### YOUR GOAL
Of the lines in the data below, write out exactly those from the one holding "worstSetupEndpointType = register" through the one holding "cap_violations = 0", both included.

** DATA EXTRACTS follows **

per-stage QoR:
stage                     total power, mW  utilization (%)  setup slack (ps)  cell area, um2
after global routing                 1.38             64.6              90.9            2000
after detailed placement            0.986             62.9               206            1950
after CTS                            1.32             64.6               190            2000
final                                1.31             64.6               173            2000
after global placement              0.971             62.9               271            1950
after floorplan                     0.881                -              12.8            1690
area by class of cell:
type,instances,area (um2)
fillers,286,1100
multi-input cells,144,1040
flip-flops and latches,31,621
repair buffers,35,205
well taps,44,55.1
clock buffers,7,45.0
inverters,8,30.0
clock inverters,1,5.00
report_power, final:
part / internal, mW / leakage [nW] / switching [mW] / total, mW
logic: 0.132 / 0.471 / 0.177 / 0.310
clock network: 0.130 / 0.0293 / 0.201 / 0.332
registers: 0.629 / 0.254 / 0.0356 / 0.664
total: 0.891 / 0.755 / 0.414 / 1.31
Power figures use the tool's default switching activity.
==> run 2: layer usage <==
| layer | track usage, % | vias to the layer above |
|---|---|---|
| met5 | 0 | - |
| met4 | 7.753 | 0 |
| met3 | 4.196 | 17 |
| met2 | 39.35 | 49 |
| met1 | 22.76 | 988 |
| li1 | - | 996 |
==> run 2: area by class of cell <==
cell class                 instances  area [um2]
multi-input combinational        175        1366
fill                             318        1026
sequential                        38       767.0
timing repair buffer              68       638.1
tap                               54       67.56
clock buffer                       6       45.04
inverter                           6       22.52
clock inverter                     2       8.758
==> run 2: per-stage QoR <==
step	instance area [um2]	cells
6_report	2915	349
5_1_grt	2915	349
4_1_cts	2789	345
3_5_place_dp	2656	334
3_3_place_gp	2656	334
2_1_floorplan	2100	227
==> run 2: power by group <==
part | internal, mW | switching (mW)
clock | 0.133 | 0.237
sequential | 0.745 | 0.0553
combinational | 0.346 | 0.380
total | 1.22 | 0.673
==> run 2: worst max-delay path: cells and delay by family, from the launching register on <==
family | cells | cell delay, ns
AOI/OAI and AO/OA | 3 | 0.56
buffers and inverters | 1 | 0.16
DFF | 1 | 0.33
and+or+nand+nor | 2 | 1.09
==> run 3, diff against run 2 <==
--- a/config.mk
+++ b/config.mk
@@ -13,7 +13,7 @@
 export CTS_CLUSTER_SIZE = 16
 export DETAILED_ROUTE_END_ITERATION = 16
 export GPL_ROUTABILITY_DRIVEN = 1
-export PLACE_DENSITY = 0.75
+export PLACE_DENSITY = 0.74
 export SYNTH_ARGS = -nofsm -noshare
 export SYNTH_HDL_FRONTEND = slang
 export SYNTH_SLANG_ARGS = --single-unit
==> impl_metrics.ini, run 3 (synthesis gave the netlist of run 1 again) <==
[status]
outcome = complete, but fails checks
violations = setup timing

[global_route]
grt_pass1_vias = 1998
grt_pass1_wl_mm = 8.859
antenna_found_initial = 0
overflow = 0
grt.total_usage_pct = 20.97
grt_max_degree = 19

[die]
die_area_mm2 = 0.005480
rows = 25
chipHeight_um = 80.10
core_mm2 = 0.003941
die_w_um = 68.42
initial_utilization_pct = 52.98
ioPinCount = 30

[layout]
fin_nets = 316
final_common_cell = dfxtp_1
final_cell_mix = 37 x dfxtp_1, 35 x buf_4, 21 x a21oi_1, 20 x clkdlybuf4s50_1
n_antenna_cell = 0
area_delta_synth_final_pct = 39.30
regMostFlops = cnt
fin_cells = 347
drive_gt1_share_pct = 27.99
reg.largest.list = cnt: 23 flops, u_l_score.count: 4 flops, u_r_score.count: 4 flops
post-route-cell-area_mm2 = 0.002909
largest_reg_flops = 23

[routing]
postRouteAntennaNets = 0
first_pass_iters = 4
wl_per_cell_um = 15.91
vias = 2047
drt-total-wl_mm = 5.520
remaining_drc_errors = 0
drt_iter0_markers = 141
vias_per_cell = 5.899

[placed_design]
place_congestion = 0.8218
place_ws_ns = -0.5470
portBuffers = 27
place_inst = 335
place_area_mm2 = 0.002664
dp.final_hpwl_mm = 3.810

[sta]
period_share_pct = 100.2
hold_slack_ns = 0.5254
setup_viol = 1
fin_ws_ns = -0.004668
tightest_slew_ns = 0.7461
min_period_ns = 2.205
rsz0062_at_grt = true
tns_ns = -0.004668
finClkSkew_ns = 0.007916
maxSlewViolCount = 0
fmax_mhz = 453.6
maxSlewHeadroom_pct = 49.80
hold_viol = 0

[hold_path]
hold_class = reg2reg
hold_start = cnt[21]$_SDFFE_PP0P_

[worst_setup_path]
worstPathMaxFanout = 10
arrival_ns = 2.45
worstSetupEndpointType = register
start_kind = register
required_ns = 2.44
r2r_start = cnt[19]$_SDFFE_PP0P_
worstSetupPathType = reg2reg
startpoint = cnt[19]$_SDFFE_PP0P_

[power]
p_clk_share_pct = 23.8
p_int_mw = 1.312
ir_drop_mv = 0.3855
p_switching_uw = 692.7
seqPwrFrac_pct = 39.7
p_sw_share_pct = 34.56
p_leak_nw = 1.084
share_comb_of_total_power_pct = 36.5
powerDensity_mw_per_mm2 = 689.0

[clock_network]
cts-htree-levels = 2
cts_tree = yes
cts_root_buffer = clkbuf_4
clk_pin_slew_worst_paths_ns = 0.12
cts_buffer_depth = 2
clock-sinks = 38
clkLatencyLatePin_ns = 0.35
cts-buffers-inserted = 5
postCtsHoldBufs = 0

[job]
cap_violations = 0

** End of DATA EXTRACTS **
** DATA EXTRACTS follows **

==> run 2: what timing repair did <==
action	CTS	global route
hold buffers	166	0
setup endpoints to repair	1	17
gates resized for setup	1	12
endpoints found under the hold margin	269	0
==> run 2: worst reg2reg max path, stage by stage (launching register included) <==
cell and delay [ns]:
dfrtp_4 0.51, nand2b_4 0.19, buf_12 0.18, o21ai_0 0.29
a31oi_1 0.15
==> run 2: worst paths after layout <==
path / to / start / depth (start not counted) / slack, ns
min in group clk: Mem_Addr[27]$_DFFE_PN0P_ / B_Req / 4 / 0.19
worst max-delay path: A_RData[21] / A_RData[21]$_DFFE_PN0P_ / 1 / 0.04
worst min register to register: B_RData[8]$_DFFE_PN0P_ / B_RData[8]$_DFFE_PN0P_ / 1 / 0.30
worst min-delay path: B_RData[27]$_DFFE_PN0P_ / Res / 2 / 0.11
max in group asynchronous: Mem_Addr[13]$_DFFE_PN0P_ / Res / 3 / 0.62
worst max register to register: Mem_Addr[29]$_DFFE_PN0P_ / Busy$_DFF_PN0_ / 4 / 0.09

** End of DATA EXTRACTS **

### OUTPUT OF THE TASK
worstSetupEndpointType = register
start_kind = register
required_ns = 2.44
r2r_start = cnt[19]$_SDFFE_PP0P_
worstSetupPathType = reg2reg
startpoint = cnt[19]$_SDFFE_PP0P_

[power]
p_clk_share_pct = 23.8
p_int_mw = 1.312
ir_drop_mv = 0.3855
p_switching_uw = 692.7
seqPwrFrac_pct = 39.7
p_sw_share_pct = 34.56
p_leak_nw = 1.084
share_comb_of_total_power_pct = 36.5
powerDensity_mw_per_mm2 = 689.0

[clock_network]
cts-htree-levels = 2
cts_tree = yes
cts_root_buffer = clkbuf_4
clk_pin_slew_worst_paths_ns = 0.12
cts_buffer_depth = 2
clock-sinks = 38
clkLatencyLatePin_ns = 0.35
cts-buffers-inserted = 5
postCtsHoldBufs = 0

[job]
cap_violations = 0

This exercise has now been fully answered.